TASK PROMPT: Lines with "synthesis": report how many there are in the listing below, giving the number and nothing else.

RECORD EXTRACTS:
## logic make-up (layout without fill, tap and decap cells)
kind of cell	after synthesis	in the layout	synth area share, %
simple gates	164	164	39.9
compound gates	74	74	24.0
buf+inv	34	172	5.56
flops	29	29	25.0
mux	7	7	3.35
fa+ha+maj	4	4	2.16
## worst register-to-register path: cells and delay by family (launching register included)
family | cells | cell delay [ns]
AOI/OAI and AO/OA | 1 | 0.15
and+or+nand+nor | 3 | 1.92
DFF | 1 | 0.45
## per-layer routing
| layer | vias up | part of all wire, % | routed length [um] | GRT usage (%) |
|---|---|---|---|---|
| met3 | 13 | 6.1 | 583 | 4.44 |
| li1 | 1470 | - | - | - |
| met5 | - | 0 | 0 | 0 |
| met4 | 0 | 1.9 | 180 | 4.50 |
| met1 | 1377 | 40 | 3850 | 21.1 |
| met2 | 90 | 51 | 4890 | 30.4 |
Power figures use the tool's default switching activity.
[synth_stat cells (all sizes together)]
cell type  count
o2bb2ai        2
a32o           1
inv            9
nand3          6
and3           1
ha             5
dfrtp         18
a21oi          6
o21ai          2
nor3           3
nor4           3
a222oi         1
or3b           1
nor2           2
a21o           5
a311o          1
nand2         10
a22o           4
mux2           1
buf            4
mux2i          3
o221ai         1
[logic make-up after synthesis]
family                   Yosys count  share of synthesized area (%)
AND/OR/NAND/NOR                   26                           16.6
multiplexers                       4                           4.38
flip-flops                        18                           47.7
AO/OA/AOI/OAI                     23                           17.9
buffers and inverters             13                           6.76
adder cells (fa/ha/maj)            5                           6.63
===== src/rtl/uart_rx_param.sv =====
// uart_rx_param: parametrised UART receiver with a 2-flop line synchroniser,
// 3-sample majority voting, and registered per-frame error reporting.
// Ports:
//   clk, rst          single clock, asynchronous active-high reset
//   RX_IN             serial line (idle high, asynchronous to clk)
//   Prescale          oversampling ratio (even, >= 8), captured at frame start
//   PAR_EN, PAR_TYP   parity enable / type (0 even, 1 odd), captured at frame start
//   STOP2             two stop bits expected, captured at frame start
//   P_DATA            data of the last good frame
//   data_valid        1-cycle pulse when P_DATA is updated with a good frame
//   par_err, frm_err  1-cycle pulses reporting parity / stop-bit errors
module uart_rx_param #(
   parameter int unsigned DATA_W  = 8,
   parameter int unsigned PRESC_W = 6
) (
   input  logic               clk,
   input  logic               rst,
   input  logic               RX_IN,
   input  logic [PRESC_W-1:0] Prescale,
   input  logic               PAR_EN,
   input  logic               PAR_TYP,
   input  logic               STOP2,
   output logic [DATA_W-1:0]  P_DATA,
   output logic               data_valid,
   output logic               par_err,
   output logic               frm_err
);

   typedef enum logic [2:0] {
      IDLE, START, DATA, PARITY, STOP, STOP_2, DONE
   } state_t;

   state_t             state;
   logic [1:0]         sync;
   logic               rx_s;
   logic [PRESC_W-1:0] edge_cnt;
   logic [PRESC_W-1:0] presc_r;
   logic [PRESC_W-1:0] half;
   logic [3:0]         bit_cnt;
   logic               par_en_r;
   logic               par_typ_r;
   logic               stop2_r;
   logic [2:0]         samp;
   logic [DATA_W-1:0]  shreg;
   logic               err_p;
   logic               err_f;
   logic               at_last;
   logic               bit_v;
   logic               counting;

   assign rx_s     = sync[1];
   assign half     = presc_r >> 1;
   assign at_last  = (edge_cnt == presc_r - PRESC_W'(1));
   assign bit_v    = (samp[0] & samp[1]) | (samp[0] & samp[2]) | (samp[1] & samp[2]);
   assign counting = (state != IDLE) && (state != DONE);

   always_ff @(posedge clk or posedge rst) begin
      if (rst) begin
         state      <= IDLE;
         sync       <= 2'b11;
         edge_cnt   <= '0;
         presc_r    <= '0;
         bit_cnt    <= '0;
         par_en_r   <= 1'b0;
         par_typ_r  <= 1'b0;
         stop2_r    <= 1'b0;
         samp       <= '0;
         shreg      <= '0;
         err_p      <= 1'b0;
         err_f      <= 1'b0;
         P_DATA     <= '0;
         data_valid <= 1'b0;
         par_err    <= 1'b0;
         frm_err    <= 1'b0;
      end else begin
         sync       <= {sync[0], RX_IN};
         data_valid <= 1'b0;
         par_err    <= 1'b0;
         frm_err    <= 1'b0;

         // Bit-period timing and mid-bit sampling, active while a bit is being received
         if (counting) begin
            if (edge_cnt == half - PRESC_W'(1)) samp[0] <= rx_s;
            if (edge_cnt == half)               samp[1] <= rx_s;
            if (edge_cnt == half + PRESC_W'(1)) samp[2] <= rx_s;
            if (at_last) begin
               edge_cnt <= '0;
               bit_cnt  <= 4'(bit_cnt + 4'd1);
            end else begin
               edge_cnt <= edge_cnt + PRESC_W'(1);
            end
         end

         case (state)
            IDLE: begin
               if (!rx_s) begin
                  state     <= START;
                  presc_r   <= Prescale;
                  par_en_r  <= PAR_EN;
                  par_typ_r <= PAR_TYP;
                  stop2_r   <= STOP2;
                  err_p     <= 1'b0;
                  err_f     <= 1'b0;
               end
            end
            START: begin
               if (at_last) begin
                  if (bit_v) begin
                     // false start: back to idle with counters cleared
                     state    <= IDLE;
                     edge_cnt <= '0;
                     bit_cnt  <= '0;
                  end else begin
                     state <= DATA;
                  end
               end
            end
            DATA: begin
               if (at_last) begin
                  shreg <= {bit_v, shreg[DATA_W-1:1]};
                  // bit_cnt is 1 on the first data bit (the start bit wrapped once)
                  if (bit_cnt == 4'(DATA_W)) state <= par_en_r ? PARITY : STOP;
               end
            end
            PARITY: begin
               if (at_last) begin
                  err_p <= (^shreg) ^ bit_v ^ par_typ_r;
                  state <= STOP;
               end
            end
            STOP: begin
               if (at_last) begin
                  if (!bit_v) err_f <= 1'b1;
                  state <= stop2_r ? STOP_2 : DONE;
               end
            end
            STOP_2: begin
               if (at_last) begin
                  if (!bit_v) err_f <= 1'b1;
                  state <= DONE;
               end
            end
            DONE: begin
               if (!err_p && !err_f) begin
                  P_DATA     <= shreg;
                  data_valid <= 1'b1;
               end
               par_err  <= err_p;
               frm_err  <= err_f;
               state    <= IDLE;
               edge_cnt <= '0;
               bit_cnt  <= '0;
            end
            default: state <= IDLE;
         endcase
      end
   end

endmodule


===== config.mk =====
export PLATFORM = sky130hd
export DESIGN_NAME = uart_rx_param
export DESIGN_NICKNAME = d
export VERILOG_FILES = /design/src/rtl/uart_rx_param.sv
export SDC_FILE = /design/constraint.sdc
export NUM_CORES = 1
export LEC_CHECK = 0
export ABC_AREA = 1
export ABC_CLOCK_PERIOD_IN_PS = 2500
export BUFFER_PORTS_ARGS = -buffer_cell sky130_fd_sc_hd__buf_4
export CAP_MARGIN = 15
export CORE_UTILIZATION = 59
export CTS_CLUSTER_SIZE = 16
export DETAILED_ROUTE_END_ITERATION = 7
export PLACE_DENSITY = 0.85
export SETUP_SLACK_MARGIN = 0.3
export SLEW_MARGIN = 30
export SYNTH_ARGS = -nofsm -noshare
export SYNTH_HDL_FRONTEND = slang
export SYNTH_SLANG_ARGS = --single-unit

===== constraint.sdc =====
create_clock -name clk -period 2.5 [get_ports clk]
set_clock_uncertainty 0.2 [all_clocks]
set_input_delay 0.5 -clock clk [delete_from_list [all_inputs] [get_ports clk]]
set_output_delay 0.5 -clock clk [all_outputs]
set_load 0.01 [all_outputs]

# Word-level counts from Yosys, hierarchy flattened
# Index checks and enable logic that the tools add are counted.
word_totals:
  reg_bits: 48
  inputBits: 12
classes:
  n_bitwise: 8
  n_addsub: 5
  muxes: 31
  reduce_logical: 19
  n_eq_ne: 21
ops:
  columns: ["cell", "n"]
  rows:
  - ["$mux 3", 8]
  - ["$mux 6", 4]
  - ["$eq 6x6->1", 3]
  - ["$pmux 3 s6", 1]
  - ["$mux 4", 4]
  - ["$ne 2x2->1 const B", 8]
  - ["$pmux 6 s2", 1]
  - ["$reduce_and 2->1", 6]
  - ["$eq 3x3->1 const B", 3]
  - ["$mux 1", 8]
  - ["$pmux 4 s2", 1]
  - ["$reduce_xor 8->1", 1]
  - ["$reduce_and 7->1", 1]
  - ["$add 5x1->6 const B", 1]
  - ["$add 6x1->6 const B", 1]
  - ["$eq 3x2->1 const B", 2]
  - ["$eq 6x5->1", 1]
  - ["$sub 5x1->6 const B", 1]
  - ["$sub 6x1->6 const B", 1]
  - ["$add 4x1->4 const B", 1]
  - ["$eq 4x4->1 const B", 1]
  - ["$mux 2", 2]
  - ["$pmux 1 s2", 2]
  - ["$reduce_and 4->1", 1]
  - ["14 further kinds", 21]

# Depth between registers and ports, before layout
# Gate-level depths: netlist of the first run.
logic_depth:
  ltp_word: 7
  ltp_mapped: 15
  depth_no_buf: 15

# Worst setup path before layout of the first run
# Ideal clock, no wire load.
synth_path:
  path_kind: "register to register"
  startpoint: "reg presc_r[1]"
  endpoint: "reg shreg[1]"
  period_less_slack_ps: 1990
  setup_ps: 117
  n_path_buf: 1
  stages_incl_launch_ff: 15
  arrival_time_ps: 1673
  path_slack_ps: 510
  path_cell_list: "dfrtp_1 inv_1 ha_1 inv_1 nand2_1 nand2_1 nor2_1 nand3_1 nor2_4 nand2_4 inv_2 nand2_2 buf_6 nand2_2 o21ai_2"
synth_via:
  elab_chain_len: 3
synth_rtl:
  columns: ["element", "line", "text"]
  rows:
  - ["start: declaration", "37", "logic [PRESC_W-1:0] presc_r;"]
  - ["start signal: assignment", "98", "presc_r <= Prescale;"]
  - ["$sub 6x1->6", "53", "assign at_last = (edge_cnt == presc_r - PRESC_W'(1));"]
  - ["$eq 6x6->1", "53", null]
  - ["$reduce_and 2->1 (no line)", null, null]
  - ["end signal: assignment", "120", "shreg <= {bit_v, shreg[DATA_W-1:1]};"]
  - ["end: declaration", "44", "logic [DATA_W-1:0] shreg;"]
# Every way passes these cells.
# A chain may end at the register's enable or synchronous reset.

# Worst setup path after layout of the first run
layout_path:
  startpoint: "reg presc_r[1]"
  endpoint: "reg bit_cnt[0]"
layout_via:
  elab_chain_len: 7
layout_rtl:
  columns: ["element", "line", "text"]
  rows:
  - ["$sub 6x1->6 *", "53", null]
  - ["$eq 6x6->1 *", "53", null]
  - ["$mux 4", "86", "if (at_last) begin"]
  - ["$mux 4", "82", "if (counting) begin"]
  - ["$mux 4", "108", "if (bit_v) begin"]
  - ["$mux 4", "107", "if (at_last) begin"]
  - ["$pmux 4 s2 *", "94", "case (state)"]
  - ["end signal: assignment", "88", "bit_cnt <= 4'(bit_cnt + 4'd1);"]
  - ["end: declaration", "39", "logic [3:0] bit_cnt;"]
# Every way passes the cells marked *; elsewhere a longest branch is shown, timed or not.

RESPONSE: 2